From the records, return each line that has the word "gsel" in it.

Stored data
_____

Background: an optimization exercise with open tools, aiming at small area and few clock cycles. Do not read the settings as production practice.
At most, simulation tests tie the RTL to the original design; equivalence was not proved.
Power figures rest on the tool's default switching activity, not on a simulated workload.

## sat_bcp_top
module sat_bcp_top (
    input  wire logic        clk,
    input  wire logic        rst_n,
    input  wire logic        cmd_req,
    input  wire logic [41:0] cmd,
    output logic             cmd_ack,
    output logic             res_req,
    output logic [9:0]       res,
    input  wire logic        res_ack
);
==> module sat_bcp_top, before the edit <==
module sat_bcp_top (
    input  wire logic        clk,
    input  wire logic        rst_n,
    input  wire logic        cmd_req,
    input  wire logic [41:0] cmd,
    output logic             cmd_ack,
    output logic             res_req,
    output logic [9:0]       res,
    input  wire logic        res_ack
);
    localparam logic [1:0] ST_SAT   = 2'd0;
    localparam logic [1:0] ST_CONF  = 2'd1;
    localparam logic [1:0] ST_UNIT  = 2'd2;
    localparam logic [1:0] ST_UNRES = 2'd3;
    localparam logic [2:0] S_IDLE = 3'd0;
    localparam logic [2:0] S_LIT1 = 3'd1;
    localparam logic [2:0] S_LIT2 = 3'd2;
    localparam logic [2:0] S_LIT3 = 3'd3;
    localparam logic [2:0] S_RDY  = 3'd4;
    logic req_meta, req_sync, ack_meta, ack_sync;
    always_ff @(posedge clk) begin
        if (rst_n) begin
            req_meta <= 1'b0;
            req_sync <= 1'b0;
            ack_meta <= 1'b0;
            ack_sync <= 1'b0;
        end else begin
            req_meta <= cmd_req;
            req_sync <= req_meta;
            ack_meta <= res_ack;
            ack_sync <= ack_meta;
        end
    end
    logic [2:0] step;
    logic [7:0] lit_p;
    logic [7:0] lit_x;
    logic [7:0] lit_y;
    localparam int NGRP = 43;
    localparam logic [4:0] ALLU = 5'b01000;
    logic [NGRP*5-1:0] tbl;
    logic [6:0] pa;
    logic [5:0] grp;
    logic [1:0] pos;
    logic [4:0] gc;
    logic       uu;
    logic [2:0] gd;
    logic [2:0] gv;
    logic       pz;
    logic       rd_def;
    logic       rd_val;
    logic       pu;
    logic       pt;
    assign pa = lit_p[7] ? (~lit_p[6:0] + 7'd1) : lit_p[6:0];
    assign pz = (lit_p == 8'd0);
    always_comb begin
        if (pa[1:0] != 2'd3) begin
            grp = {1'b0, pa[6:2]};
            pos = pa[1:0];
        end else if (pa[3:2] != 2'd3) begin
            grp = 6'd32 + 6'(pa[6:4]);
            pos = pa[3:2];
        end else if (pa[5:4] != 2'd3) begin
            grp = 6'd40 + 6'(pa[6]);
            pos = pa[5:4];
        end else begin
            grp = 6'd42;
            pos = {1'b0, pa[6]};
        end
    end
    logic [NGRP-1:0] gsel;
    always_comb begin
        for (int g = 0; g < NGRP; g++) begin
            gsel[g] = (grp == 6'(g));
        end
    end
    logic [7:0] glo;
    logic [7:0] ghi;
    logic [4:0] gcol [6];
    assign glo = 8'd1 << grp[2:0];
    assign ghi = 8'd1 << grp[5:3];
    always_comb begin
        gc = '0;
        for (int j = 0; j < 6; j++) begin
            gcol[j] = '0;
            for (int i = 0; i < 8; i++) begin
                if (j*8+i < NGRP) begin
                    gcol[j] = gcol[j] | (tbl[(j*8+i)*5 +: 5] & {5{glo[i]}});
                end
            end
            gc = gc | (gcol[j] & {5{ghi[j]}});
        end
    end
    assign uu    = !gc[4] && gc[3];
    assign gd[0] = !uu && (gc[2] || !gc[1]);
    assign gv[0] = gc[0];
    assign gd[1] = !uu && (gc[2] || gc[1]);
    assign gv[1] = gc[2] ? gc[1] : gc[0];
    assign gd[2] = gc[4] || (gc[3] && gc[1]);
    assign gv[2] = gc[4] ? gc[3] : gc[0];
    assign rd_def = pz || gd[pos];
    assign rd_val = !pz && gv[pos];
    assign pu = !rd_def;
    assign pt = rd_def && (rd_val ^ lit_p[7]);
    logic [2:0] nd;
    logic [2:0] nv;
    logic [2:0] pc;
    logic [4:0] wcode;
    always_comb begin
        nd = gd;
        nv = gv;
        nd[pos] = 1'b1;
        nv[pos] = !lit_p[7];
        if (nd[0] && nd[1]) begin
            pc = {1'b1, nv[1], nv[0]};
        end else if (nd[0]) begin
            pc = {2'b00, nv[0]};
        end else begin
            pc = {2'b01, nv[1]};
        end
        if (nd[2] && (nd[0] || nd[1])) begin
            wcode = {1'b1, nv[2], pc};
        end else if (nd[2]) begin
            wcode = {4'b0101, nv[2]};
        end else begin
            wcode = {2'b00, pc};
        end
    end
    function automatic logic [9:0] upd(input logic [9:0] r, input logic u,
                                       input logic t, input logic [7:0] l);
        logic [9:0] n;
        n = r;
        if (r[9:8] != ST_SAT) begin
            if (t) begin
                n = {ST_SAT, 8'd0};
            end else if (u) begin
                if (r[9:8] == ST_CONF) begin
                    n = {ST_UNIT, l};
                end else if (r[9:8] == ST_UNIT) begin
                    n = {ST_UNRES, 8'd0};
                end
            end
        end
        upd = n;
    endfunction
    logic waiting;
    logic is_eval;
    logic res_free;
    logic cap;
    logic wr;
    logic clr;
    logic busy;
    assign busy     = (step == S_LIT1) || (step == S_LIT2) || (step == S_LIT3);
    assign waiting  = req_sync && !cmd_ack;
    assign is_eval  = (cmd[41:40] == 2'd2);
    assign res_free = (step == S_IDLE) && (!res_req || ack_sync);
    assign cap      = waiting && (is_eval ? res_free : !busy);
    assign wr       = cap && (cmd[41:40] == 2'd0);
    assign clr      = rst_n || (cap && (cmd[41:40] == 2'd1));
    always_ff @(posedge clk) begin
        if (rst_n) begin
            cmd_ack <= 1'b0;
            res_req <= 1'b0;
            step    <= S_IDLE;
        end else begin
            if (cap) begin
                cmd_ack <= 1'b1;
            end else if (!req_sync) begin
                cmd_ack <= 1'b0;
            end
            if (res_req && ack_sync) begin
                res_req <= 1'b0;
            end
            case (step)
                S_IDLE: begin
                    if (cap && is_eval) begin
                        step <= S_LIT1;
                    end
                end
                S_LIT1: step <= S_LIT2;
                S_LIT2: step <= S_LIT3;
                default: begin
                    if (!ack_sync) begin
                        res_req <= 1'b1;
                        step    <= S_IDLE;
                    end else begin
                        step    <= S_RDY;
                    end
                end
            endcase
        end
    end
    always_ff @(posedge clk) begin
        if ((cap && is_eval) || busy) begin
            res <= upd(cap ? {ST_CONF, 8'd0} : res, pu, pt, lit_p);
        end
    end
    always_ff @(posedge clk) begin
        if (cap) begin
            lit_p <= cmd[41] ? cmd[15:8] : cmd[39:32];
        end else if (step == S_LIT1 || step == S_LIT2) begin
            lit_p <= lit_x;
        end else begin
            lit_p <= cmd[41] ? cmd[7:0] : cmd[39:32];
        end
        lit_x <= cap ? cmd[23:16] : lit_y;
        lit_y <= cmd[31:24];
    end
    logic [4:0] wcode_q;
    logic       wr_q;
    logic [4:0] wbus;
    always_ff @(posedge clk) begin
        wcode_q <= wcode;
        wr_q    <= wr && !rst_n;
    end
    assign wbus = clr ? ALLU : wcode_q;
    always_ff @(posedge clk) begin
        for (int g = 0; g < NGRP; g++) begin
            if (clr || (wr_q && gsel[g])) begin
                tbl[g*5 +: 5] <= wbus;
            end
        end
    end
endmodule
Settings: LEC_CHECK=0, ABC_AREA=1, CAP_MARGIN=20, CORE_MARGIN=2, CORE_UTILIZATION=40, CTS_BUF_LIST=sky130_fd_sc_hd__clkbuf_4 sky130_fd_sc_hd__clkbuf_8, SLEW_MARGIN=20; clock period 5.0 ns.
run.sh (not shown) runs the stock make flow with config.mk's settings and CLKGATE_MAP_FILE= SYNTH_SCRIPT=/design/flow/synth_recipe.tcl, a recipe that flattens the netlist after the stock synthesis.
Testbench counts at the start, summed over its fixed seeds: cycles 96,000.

_____

■ EXPECTED OUTPUT:
    logic [NGRP-1:0] gsel;
            gsel[g] = (grp == 6'(g));
            if (clr || (wr_q && gsel[g])) begin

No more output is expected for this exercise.